== RECORD SET

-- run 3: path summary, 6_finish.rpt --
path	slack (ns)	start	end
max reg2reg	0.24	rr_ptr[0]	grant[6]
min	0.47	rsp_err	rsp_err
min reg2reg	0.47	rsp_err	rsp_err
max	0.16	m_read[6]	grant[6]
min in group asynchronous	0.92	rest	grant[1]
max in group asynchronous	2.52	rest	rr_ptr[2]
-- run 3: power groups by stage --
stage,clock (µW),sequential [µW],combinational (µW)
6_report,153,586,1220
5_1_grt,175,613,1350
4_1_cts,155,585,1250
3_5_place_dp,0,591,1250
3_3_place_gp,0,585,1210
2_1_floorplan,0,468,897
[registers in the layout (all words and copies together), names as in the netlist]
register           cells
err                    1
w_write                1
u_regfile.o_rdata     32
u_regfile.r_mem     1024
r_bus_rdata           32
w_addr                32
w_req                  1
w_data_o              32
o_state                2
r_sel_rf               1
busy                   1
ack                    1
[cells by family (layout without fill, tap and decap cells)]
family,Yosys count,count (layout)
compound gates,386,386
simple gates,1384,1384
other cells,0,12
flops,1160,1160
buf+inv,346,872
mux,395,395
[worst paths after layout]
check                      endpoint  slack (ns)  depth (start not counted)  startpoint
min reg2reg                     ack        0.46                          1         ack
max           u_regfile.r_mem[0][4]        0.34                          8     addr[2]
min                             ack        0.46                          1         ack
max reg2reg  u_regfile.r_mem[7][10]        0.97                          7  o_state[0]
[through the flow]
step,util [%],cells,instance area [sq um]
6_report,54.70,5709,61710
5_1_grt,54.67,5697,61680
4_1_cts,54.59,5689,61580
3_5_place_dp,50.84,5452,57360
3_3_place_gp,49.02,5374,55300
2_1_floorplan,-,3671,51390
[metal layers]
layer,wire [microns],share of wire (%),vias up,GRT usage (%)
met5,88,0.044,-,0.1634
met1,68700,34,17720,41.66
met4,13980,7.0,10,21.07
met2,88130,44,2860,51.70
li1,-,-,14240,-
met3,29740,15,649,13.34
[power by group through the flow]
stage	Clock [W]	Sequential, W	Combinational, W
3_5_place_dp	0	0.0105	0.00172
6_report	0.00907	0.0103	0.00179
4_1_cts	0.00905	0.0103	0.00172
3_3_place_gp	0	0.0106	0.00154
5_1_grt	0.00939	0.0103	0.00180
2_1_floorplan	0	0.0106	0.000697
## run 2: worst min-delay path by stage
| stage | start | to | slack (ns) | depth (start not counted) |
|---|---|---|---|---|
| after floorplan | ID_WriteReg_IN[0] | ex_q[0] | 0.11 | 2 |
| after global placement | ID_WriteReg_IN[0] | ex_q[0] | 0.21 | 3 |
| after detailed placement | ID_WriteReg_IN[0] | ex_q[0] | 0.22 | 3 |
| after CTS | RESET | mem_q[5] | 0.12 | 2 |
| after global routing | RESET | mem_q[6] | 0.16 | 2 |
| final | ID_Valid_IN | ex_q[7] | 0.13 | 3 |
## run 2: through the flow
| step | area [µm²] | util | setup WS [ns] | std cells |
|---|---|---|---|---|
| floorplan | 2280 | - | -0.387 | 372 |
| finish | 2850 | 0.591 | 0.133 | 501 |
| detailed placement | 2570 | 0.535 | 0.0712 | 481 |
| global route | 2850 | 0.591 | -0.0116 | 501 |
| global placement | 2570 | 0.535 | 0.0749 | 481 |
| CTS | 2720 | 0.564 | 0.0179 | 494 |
File: src/rtl/hilo_muldiv_ctrl.sv
// HI/LO register owner: iterative shift-add multiply and restoring divide with clocked commit.
// Define MULDIV_DIV_EN to build the divider datapath and DIV state.
module hilo_muldiv_ctrl #(
  parameter int unsigned WIDTH = 32
) (
  input  logic             clk,
  input  logic             rst,
  input  logic             start,
  input  logic [2:0]       op,
  input  logic [WIDTH-1:0] A,
  input  logic [WIDTH-1:0] B,
  input  logic             flush,
  output logic             busy,
  output logic             done,
  output logic             div_by_zero,
  output logic [WIDTH-1:0] hi,
  output logic [WIDTH-1:0] lo
);

  localparam int unsigned W2 = 2 * WIDTH;
  localparam int unsigned CW = $clog2(WIDTH + 1);
  localparam logic [2:0]  OP_MTHI = 3'd6;
  localparam logic [2:0]  OP_MTLO = 3'd7;

  typedef enum logic [1:0] {
    S_IDLE   = 2'd0,
    S_MUL    = 2'd1,
    S_DIV    = 2'd2,
    S_COMMIT = 2'd3
  } state_t;

  state_t           state, state_nxt;
  logic [W2-1:0]    acc;
  logic [WIDTH-1:0] opb;
  logic [CW-1:0]    cnt;
  logic             sa, sb, acc_q, div_q;

  logic             accept, is_mul, is_div, sgn, last;
  logic [WIDTH-1:0] a_abs, b_abs;
  logic [WIDTH:0]   mul_sum;
  logic [W2-1:0]    mul_next, prod_fix, hilo_sum;
  logic             busy_nxt, done_nxt;
  logic [WIDTH-1:0] hi_nxt, lo_nxt;

  assign is_mul = !op[2];
  assign is_div = op[2] && !op[1];
  assign sgn    = !op[0] && !(op[2] && op[1]);
  assign accept = (state == S_IDLE) && start && !flush;
  assign last   = (cnt == CW'(WIDTH - 1));
  assign a_abs  = (sgn && A[WIDTH-1]) ? -A : A;
  assign b_abs  = (sgn && B[WIDTH-1]) ? -B : B;

  // Shift-add step: low half holds the unconsumed multiplier bits.
  assign mul_sum  = {1'b0, acc[W2-1:WIDTH]} + (acc[0] ? {1'b0, opb} : {(WIDTH+1){1'b0}});
  assign mul_next = {mul_sum, acc[WIDTH-1:1]};
  assign prod_fix = (sa ^ sb) ? -acc : acc;
  assign hilo_sum = {hi, lo} + prod_fix;

`ifdef MULDIV_DIV_EN
  logic             dbz_q, dbz_nxt, div_ge;
  logic [WIDTH:0]   div_sh;
  logic [WIDTH-1:0] div_diff, quo, rem;
  logic [W2-1:0]    div_next;

  // Restoring step: acc = {remainder, dividend/quotient}.
  assign div_sh   = {acc[W2-1:WIDTH], acc[WIDTH-1]};
  assign div_ge   = (div_sh >= {1'b0, opb});
  assign div_diff = div_sh[WIDTH-1:0] - opb;
  assign div_next = {(div_ge ? div_diff : div_sh[WIDTH-1:0]), acc[WIDTH-2:0], div_ge};
  assign quo      = (sa ^ sb) ? -acc[WIDTH-1:0] : acc[WIDTH-1:0];
  assign rem      = sa ? -acc[W2-1:WIDTH] : acc[W2-1:WIDTH];
`else
  assign div_by_zero = 1'b0;
`endif

  // State and registered outputs
  always_ff @(posedge clk or posedge rst) begin
    if (rst) begin
      state <= S_IDLE;
      busy  <= 1'b0;
      done  <= 1'b0;
      hi    <= '0;
      lo    <= '0;
`ifdef MULDIV_DIV_EN
      div_by_zero <= 1'b0;
`endif
    end else begin
      state <= state_nxt;
      busy  <= busy_nxt;
      done  <= done_nxt;
      hi    <= hi_nxt;
      lo    <= lo_nxt;
`ifdef MULDIV_DIV_EN
      div_by_zero <= dbz_nxt;
`endif
    end
  end

  always_comb begin
    state_nxt = state;
    case (state)
      S_IDLE: begin
        if (accept && is_mul) state_nxt = S_MUL;
`ifdef MULDIV_DIV_EN
        else if (accept && is_div) state_nxt = (B == '0) ? S_COMMIT : S_DIV;
`endif
      end
      S_MUL: begin
        if (flush)     state_nxt = S_IDLE;
        else if (last) state_nxt = S_COMMIT;
      end
`ifdef MULDIV_DIV_EN
      S_DIV: begin
        if (flush)     state_nxt = S_IDLE;
        else if (last) state_nxt = S_COMMIT;
      end
`endif
      default: state_nxt = S_IDLE;
    endcase
  end

  // Next values for the registered outputs; a flush in COMMIT drops the write.
  always_comb begin
    busy_nxt = (state_nxt != S_IDLE);
    done_nxt = 1'b0;
    hi_nxt   = hi;
    lo_nxt   = lo;
`ifdef MULDIV_DIV_EN
    dbz_nxt  = 1'b0;
`endif
    if (accept && state_nxt == S_IDLE) begin
      done_nxt = 1'b1;
      if (op == OP_MTHI) hi_nxt = A;
      if (op == OP_MTLO) lo_nxt = A;
    end else if (state == S_COMMIT && !flush) begin
      done_nxt = 1'b1;
      if (!div_q) begin
        if (acc_q) {hi_nxt, lo_nxt} = hilo_sum;
        else       {hi_nxt, lo_nxt} = prod_fix;
      end
`ifdef MULDIV_DIV_EN
      else if (dbz_q) begin
        dbz_nxt = 1'b1;
      end else begin
        lo_nxt = quo;
        hi_nxt = rem;
      end
`endif
    end
  end

  // Operand latch and iteration datapath
  always_ff @(posedge clk or posedge rst) begin
    if (rst) begin
      acc   <= '0;
      opb   <= '0;
      cnt   <= '0;
      sa    <= 1'b0;
      sb    <= 1'b0;
      acc_q <= 1'b0;
      div_q <= 1'b0;
`ifdef MULDIV_DIV_EN
      dbz_q <= 1'b0;
`endif
    end else if (accept) begin
      acc   <= {{WIDTH{1'b0}}, a_abs};
      opb   <= b_abs;
      cnt   <= '0;
      sa    <= sgn && A[WIDTH-1];
      sb    <= sgn && B[WIDTH-1];
      acc_q <= !op[2] && op[1];
      div_q <= is_div;
`ifdef MULDIV_DIV_EN
      dbz_q <= is_div && (B == '0);
`endif
    end else if (state == S_MUL) begin
      acc <= mul_next;
      cnt <= cnt + CW'(1);
    end
`ifdef MULDIV_DIV_EN
    else if (state == S_DIV) begin
      acc <= div_next;
      cnt <= cnt + CW'(1);
    end
`endif
  end

endmodule
File: config.mk
export PLATFORM = sky130hd
export DESIGN_NAME = hilo_muldiv_ctrl
export DESIGN_NICKNAME = d
export VERILOG_FILES = /design/src/rtl/hilo_muldiv_ctrl.sv
export SDC_FILE = /design/constraint.sdc
export NUM_CORES = 1
export LEC_CHECK = 0
export CAP_MARGIN = 10
export CORE_MARGIN = 8
export CORE_UTILIZATION = 30
export CTS_CLUSTER_SIZE = 25
export DETAILED_ROUTE_END_ITERATION = 10
export GPL_ROUTABILITY_DRIVEN = 0
export SLEW_MARGIN = 20
export SYNTH_ARGS = -nofsm -noshare
export SYNTH_HDL_FRONTEND = slang
export SYNTH_SLANG_ARGS = --single-unit
File: constraint.sdc
create_clock -name clk -period 6.1 [get_ports clk]
set_input_delay 1.22 -clock clk [delete_from_list [all_inputs] [get_ports clk]]
set_output_delay 1.22 -clock clk [all_outputs]
set_load 0.03 [all_outputs]
After elaboration in Yosys (flattened, before gate mapping):

Cells that the tools add are included.

* bits in registers: 174
* output and inout port bits: 67

* $add $sub $neg: 6
* eq/ne operators: 8
* multiplexer cells: 24
* bitwise operators: 1
* reductions and logical operators: 23

Operator list (number)
* two-way mux 32 bit: 13
* two-way mux 64 bit: 3
* adder 64 bit: 1
* negator 32 bit: 2
* negator 64 bit: 1
* adder 32 x 32 -> 33 bit: 1
* two-way mux 6 bit: 2
* logical AND 1 bit: 11
* adder 6 x 1 -> 6 bit, second input constant: 1
* equality test 3 bit, second input constant: 2
* equality test 6 x 5 -> 1 bit, second input constant: 1
* two-way mux 2 bit: 3
* != test 2 x 1 -> 1 bit, second input constant: 3
* AND reduction 3 bit: 2
* nonzero test 2 bit: 3
* logical NOT 1 bit: 5
* logical NOT 2 bit: 2
* case mux 2 bit (2 select lines): 1
* equality test 2 x 1 -> 1 bit, second input constant: 1
* equality test 2 bit, second input constant: 1
* two-way mux 1 bit: 2
* XOR 1 bit: 1

Depth between registers and ports, before layout:

Gate-level depths: netlist of the first run.

* word-level depth: 10
* depth in mapped cells: 23
* mapped depth without buffers: 20

Least setup slack after synthesis of the first run:

OpenSTA, ideal clock, no wires.

* path type: reg2reg
* from: register acc[0]
* to: register hi[30]
* setup time: 104 ps
* arrival time: 4955 ps
* setup slack: 1041 ps
* stages on the path, launching flop included: 21
* path buffers: 1
* cells stage by stage: dfrtp_1 > buf_2 > or4_1 > and4bb_1 > nor4b_4 > nand2_1 > or2_1 > o41ai_1 > xnor2_1 > ha_1 > a21o_1 > a21o_1 > a21oi_1 > o21ai_0 > a31o_2 > a211o_1 > o21ai_0 > o311a_1 > o21ai_0 > xnor2_1 > a221oi_1

* longest elaborated chain between the ends: 7

RTL lines
* start, declared: line 33 `logic [W2-1:0] acc;`
* start signal, assigned: line 166 `acc <= {{WIDTH{1'b0}}, a_abs};`
* start signal, assigned: line 177 `acc <= mul_next;`
* negator 64 bit: line 56 `assign prod_fix = (sa ^ sb) ? -acc : acc;`
* two-way mux 64 bit *: line 56
* adder 64 bit: line 57 `assign hilo_sum = {hi, lo} + prod_fix;`
* two-way mux 32 bit *: line 138 `if (acc_q) {hi_nxt, lo_nxt} = hilo_sum;`
* two-way mux 32 bit *: line 137 `if (!div_q) begin`
* two-way mux 32 bit *: line 135 `end else if (state == S_COMMIT && !flush) begin`
* two-way mux 32 bit *: line 131 `if (accept && state_nxt == S_IDLE) begin`
* end signal, assigned: line 91 `hi <= hi_nxt;`
* end, declared: line 16 `output logic [WIDTH-1:0] hi,`

Mark *: on every way between the ends. The rest lies on a longest branch, timed or not. The select of a mux whose other input is x is not followed.
A chain may end at the register's enable or synchronous reset.

Worst setup path in the final report of the first run:

* from: register acc[16]
* to: register hi[29]

Same word-level chain as after synthesis.

==> results of run 1 <==
per-stage QoR:
stage	hold WS [ns]	power (W)	setup slack, ns	utilization
after floorplan	0.438	0.00557	0.163	-
after detailed placement	0.466	0.00711	0.385	0.345
final	0.475	0.00849	0.261	0.357
after global placement	0.455	0.00705	0.531	0.345
after global routing	0.514	0.00907	0.0394	0.357
after CTS	0.482	0.00839	0.370	0.357
cell type report:
class                           count  area [um2]  area share
Clock buffer                       18         439      0.0239
Sequential cell                   174        4350       0.237
Multi-Input combinational cell   1648       10800       0.588
Tap cell                          680         851      0.0463
Inverter                           40         155     0.00844
Clock inverter                     13         199      0.0108
Timing Repair Buffer              163        1560      0.0851
logic make-up (layout without fill, tap and decap cells):
group / Yosys count / after routing / synth area share
adders and majority gates: 115 / 115 / 0.0930
xor gates and xnor gates: 210 / 210 / 0.118
and+or+nand+nor: 637 / 637 / 0.198
muxes: 14 / 14 / 0.00921
other: 1 / 1 / 0.000240
AOI/OAI and AO/OA: 671 / 671 / 0.270
DFF: 174 / 174 / 0.279
buffers and inverters: 135 / 234 / 0.0328
tightest hold or removal path: stages, from the launching register on:
cell and delay (ns):
dfrtp_1 0.34, nand2_1 0.04, o21ai_0 0.06
sequential cells by signal, indices dropped and copies added (netlist names), 2 cells and up:
register	cells
acc	64
cnt	6
hi	32
state	2
lo	32
opb	32
worst max-delay path by stage:
| stage | end | slack [ns] | depth (start not counted) |
|---|---|---|---|
| floorplan | acc[0] | 0.16 | 1 |
| global placement | hi[29] | 0.53 | 18 |
| detailed placement | hi[29] | 0.39 | 18 |
| CTS | hi[29] | 0.37 | 18 |
| global route | hi[29] | 0.04 | 18 |
| finish | hi[29] | 0.26 | 18 |
synthesized netlist by cell type, types with 39 or more instances:
| cell type | count |
|---|---|
| a21oi_1 | 178 |
| o21ai_0 | 189 |
| inv_1 | 39 |
| xor2_1 | 100 |
| nor2_1 | 175 |
| xnor2_1 | 110 |
| ha_1 | 113 |
| a21o_1 | 65 |
| dfrtp_1 | 174 |
| clkbuf_1 | 81 |
| nand3_1 | 51 |
| nand2_1 | 189 |
| and2_1 | 42 |
metal layers:
layer  track usage  up-vias  wire length [um]
li1              -     7331                 -
met4        0.0827        0              2380
met5             0        -                 0
met3        0.0354      109              4610
met1         0.248     7378             24800
met2         0.289      654             24900
power by group:
group	switching, W	internal, W
sequential	0.000461	0.00146
combinational	0.00321	0.00212
clock	0.000537	0.000705
total	0.00421	0.00428
==> results.ini, run 1 <==
[run_status]
status = finished, final reports clean

[route]
via_per_inst = 5.65
drc = 0
drt-initial-drc-count = 1634
wirelength_um = 56700
dr.pass1.iters = 6
wl_per_cell_um = 20.7
routed-via-count = 15472
antenna_left = 0

[cts]
cts_resized = 0
clockRootBuffer = clkbuf_16
cts_sinks = 174
clk_pin_slew_worst_paths_ns = 0.08
clk_latency_ns = 0.47
numCtsBuffers = 17
cts_setup_buffers = 0
h-tree-depth = 4
clock_path_buffers = 2
cts_tree = done
ctsHoldBuffers = 0

[setup_path]
crit_buf_inv = 0
rr_endpoint = hi[29]
rrSetupSlack_ns = 0.26
startpoint_type = flop
end_kind = flop
crit_slowest_cell = or4_4
cp_max_fo = 9
critPathLaunch = acc[16]
r2r-start = acc[16]
cp_top_family = simple AND/OR/NAND/NOR gates
critical_path.max_stage_delay_ns = 0.58
ff2ff_path_depth = 18
arrival_ns = 6.19
crit_chain = or4_4, or3_4, or4_4, or3_1, nor4_1, nor2b_1, nor2_1, xor2_1, ha_1, a21o_1, a31o_2, a21oi_1, o21ai_0, a41oi_1, o21ai_0, a311oi_1, xor2_1, o21ai_0
critical_path_class = flop to flop
crit_top_cell = o21ai_0
crit_required_ns = 6.45

[hold_path]
min_to = opb[29]
hp-class = flop to flop
min_from = opb[29]
holdPathStages = 2

[logic_synthesis]
synth-seq-cells = 174
synth_ff_type = dfrtp_1
ys_seq_area_frac = 0.279
yosys.area.top_type = dfrtp_1
postSynthAreaPerCell_um2 = 7.99
synth_area_leaders = dfrtp_1, ha_1, xnor2_1
synth-async-reset-ratio = 1.00
syn_inst = 1957
yosysUniqueCellTypes = 81
synth_edf_count = 0
yosysWarnings = 0
syn_nets = 2143
synth_area_um2 = 15600
synth_top_area_frac = 0.279

[final_layout]
finalNonFillerCells = 2736
fill_cells = 5278
insertedDiodeCount = 0
finish.instance_area_um2 = 18400
nNetsFinal = 2230
syn_to_final_growth_pct = 17.6
final_cell_mix = nand2_1, o21ai_0, a21oi_1
layout-drive-gt1-share = 0.0511

[global_route]
grt_overflow = 0
antenna_found_initial = 0
grt_start_max_net_pins = 112
grt_pass1_vias = 14816
track_usage = 0.186
grt_pass1_wl_um = 87700

[timing]
clock.fmax_ghz = 0.171
timing_hold_violations_final = 0
skew_ns = 0.0172
fin_crit_sh = 0.957
worst_slew_margin_rel = 0.321
setup_tns_ns = 0
setup_viol = 0
fin_crit_ns = 5.84
slew_violations = 0
tightest_slew_ns = 1.02
rsz0062_at_grt = no

[floorplanning]
fp.dieH_um = 244
initial_core_util = 0.304
die_area_um2 = 59700
die_w_um = 244
fp-row-count = 83
core_um2 = 51400
ios = 138

[placement]
port_buffers = 136
place_area_um2 = 17700
place_hpwl_um = 44300
placed_cells = 2705

[power]
ir_worst_vdd_mv = 0.254
p_leak_nw = 7.85
power_density_nw_per_um2 = 462

[run]
cap_violations = 0

Note: power is estimated with default switching activity, not from simulation.
==> run 2: changes to the inputs <==
--- a/config.mk
+++ b/config.mk
@@ -8,7 +8,7 @@
 export CAP_MARGIN = 10
 export CORE_MARGIN = 8
 export CORE_UTILIZATION = 30
-export CTS_CLUSTER_SIZE = 25
+export CTS_BUF_LIST = sky130_fd_sc_hd__clkbuf_4
 export DETAILED_ROUTE_END_ITERATION = 10
 export GPL_ROUTABILITY_DRIVEN = 0
 export SLEW_MARGIN = 20
==> results.ini, run 2 (synthesis gave the netlist of run 1 again) <==
[timing]
tightest_slew_ns = 1.03  ; was 1.02 ns
rsz0062_at_grt = no  ; unchanged
worst_slew_margin_rel = 0.313  ; was 0.321
clock.fmax_ghz = 0.171  ; about the same
timing_hold_violations_final = 0  ; unchanged
fin_crit_ns = 5.86  ; was 5.84 ns
setup_viol = 0  ; unchanged
fin_crit_sh = 0.960  ; was 0.957
setup_tns_ns = 0  ; unchanged
slew_violations = 0  ; unchanged
skew_ns = 0.0359  ; was 0.0172 ns

[route]
routed-via-count = 15490  ; about the same
via_per_inst = 5.66  ; was 5.65
wl_per_cell_um = 20.7  ; about the same
antenna_left = 0  ; unchanged
drt-initial-drc-count = 1723  ; was 1634
wirelength_um = 56700  ; about the same
dr.pass1.iters = 7  ; was 6
drc = 0  ; unchanged

[run_status]
status = finished, final reports clean  ; unchanged

[setup_path]
cp.depth = 18  ; unchanged
crit_slowest_cell = or4_4  ; unchanged
critical_path_class = flop to flop  ; unchanged
crit_top_cell = o21ai_0  ; unchanged
crit_chain = or4_4, or3_4, or4_4, or3_1, nor4_1, nor2b_1, nor2_1, xor2_1, ha_1, a21o_1, a31o_2, a21oi_1, o21ai_0, a41oi_1, o21ai_0, a311oi_1, xor2_1, o21ai_0  ; unchanged
end_kind = flop  ; unchanged
critical_path.max_stage_delay_ns = 0.58  ; about the same
ff2ff_path_depth = 18  ; unchanged
arrival_ns = 6.45  ; was 6.19 ns
cp_top_family = simple AND/OR/NAND/NOR gates  ; unchanged
startpoint_type = flop  ; unchanged
cp_max_fo = 9  ; unchanged
crit_required_ns = 6.69  ; was 6.45 ns
crit_buf_inv = 0  ; unchanged

[placement]
port_buffers = 136  ; unchanged
place_hpwl_um = 44300  ; unchanged

[power]
p_total_w = 0.00806  ; was 0.00849 W
power_density_nw_per_um2 = 446  ; was 462 nW/um2
ir_worst_vdd_mv = 0.170  ; was 0.254 mV
p_leak_nw = 7.72  ; was 7.85 nW

[cts]
h-tree-depth = 4  ; unchanged
cts_setup_buffers = 0  ; unchanged
clock_path_buffers = 2  ; unchanged
numCtsBuffers = 17  ; unchanged
cts_resized = 0  ; unchanged
clockRootBuffer = clkbuf_4  ; was clkbuf_16
clk_pin_slew_worst_paths_ns = 0.18  ; was 0.08 ns
ctsHoldBuffers = 0  ; unchanged
cts_tree = done  ; unchanged
cts_sinks = 174  ; unchanged
clk_latency_ns = 0.70  ; was 0.47 ns

[floorplanning]
initial_core_util = 0.304  ; unchanged
fp.dieH_um = 244  ; unchanged
ios = 138  ; unchanged
die_w_um = 244  ; unchanged
die_area_um2 = 59700  ; unchanged
core_um2 = 51400  ; unchanged
fp-row-count = 83  ; unchanged

[run]
cap_violations = 0  ; unchanged

[final_layout]
multiInputGateArea_um2 = 10800  ; unchanged
layout-drive-gt1-share = 0.0506  ; was 0.0511
seq_area_um2 = 4350  ; unchanged
final_cell_mix = nand2_1, o21ai_0, a21oi_1  ; unchanged
syn_to_final_growth_pct = 15.6  ; was 17.6%
nNetsFinal = 2230  ; unchanged
regMostFlops = acc  ; unchanged
fill_cells = 5323  ; was 5278
largest_register_ffs = 64  ; unchanged

[global_route]
grt_start_max_net_pins = 112  ; unchanged
antenna_found_initial = 1  ; was 0
grt_overflow = 0  ; unchanged
track_usage = 0.186  ; about the same
grt_pass1_wl_um = 87700  ; about the same
grt_pass1_vias = 14831  ; about the same

[hold_path]
holdPathStages = 2  ; unchanged
hp-class = flop to flop  ; unchanged

-- run 2: cell types whose count changed in the layout (fill, tap and decap cells not counted), sizes merged --
cell	delta
clkinv	+1
diode	+2
clkbuf	-1
-- run 2: routing by layer --
metal  track usage  up-vias  share of wire
li1              -     7329              -
met1         0.247     7346           0.43
met2         0.289      686           0.44
met3        0.0367      127          0.087
met4        0.0824        2          0.044
met5             0        -        0.00051
-- run 2: final cells by class --
type                    instances  area share
clock buffers                  17     0.00706
repair buffers                163      0.0865
inverters                      40     0.00858
clock inverters                14      0.0112
well taps                     680      0.0471
diodes                          2    0.000277
flip-flops and latches        174       0.241
multi-input cells            1648       0.598
-- run 2: worst min-delay path, cell delays in order, from the launching register on --
cell	delay, ns
dfrtp_1	0.37
nand2_1	0.04
o21ai_0	0.06
-- run 2: power breakdown --
group | internal, W | switching, W | total [W]
Sequential | 0.00146 | 0.000462 | 0.00192
Clock | 0.000332 | 0.000485 | 0.000817
Combinational | 0.00212 | 0.00321 | 0.00532
-- run 2: path summary, 6_finish.rpt --
kind / slack [ns] / start / endpoint
setup / recovery: 0.24 / acc[16] / hi[29]
hold / removal: 0.49 / opb[29] / opb[29]
setup reg to reg: 0.24 / acc[16] / hi[29]
hold reg to reg: 0.49 / opb[29] / opb[29]
max in group asynchronous: 3.77 / rst / opb[18]
min in group asynchronous: 1.07 / rst / lo[1]
-- run 2: through the flow --
step	std cells	cell area (um2)	hold WS, ns	worst slack [ns]	utilization
after floorplan	1957	15600	0.438	0.163	-
after global placement	2705	17700	0.455	0.531	0.345
after detailed placement	2705	17700	0.466	0.385	0.345
after CTS	2736	18100	0.499	0.368	0.351
after global routing	2737	18100	0.533	0.0404	0.352
final	2738	18100	0.491	0.243	0.352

====

In the entries above, please find the line with "-0.387 | 372 |" and the line with "0.0749 | 481 |", then write out exactly those two lines and every line between them, and nothing more.

| floorplan | 2280 | - | -0.387 | 372 |
| finish | 2850 | 0.591 | 0.133 | 501 |
| detailed placement | 2570 | 0.535 | 0.0712 | 481 |
| global route | 2850 | 0.591 | -0.0116 | 501 |
| global placement | 2570 | 0.535 | 0.0749 | 481 |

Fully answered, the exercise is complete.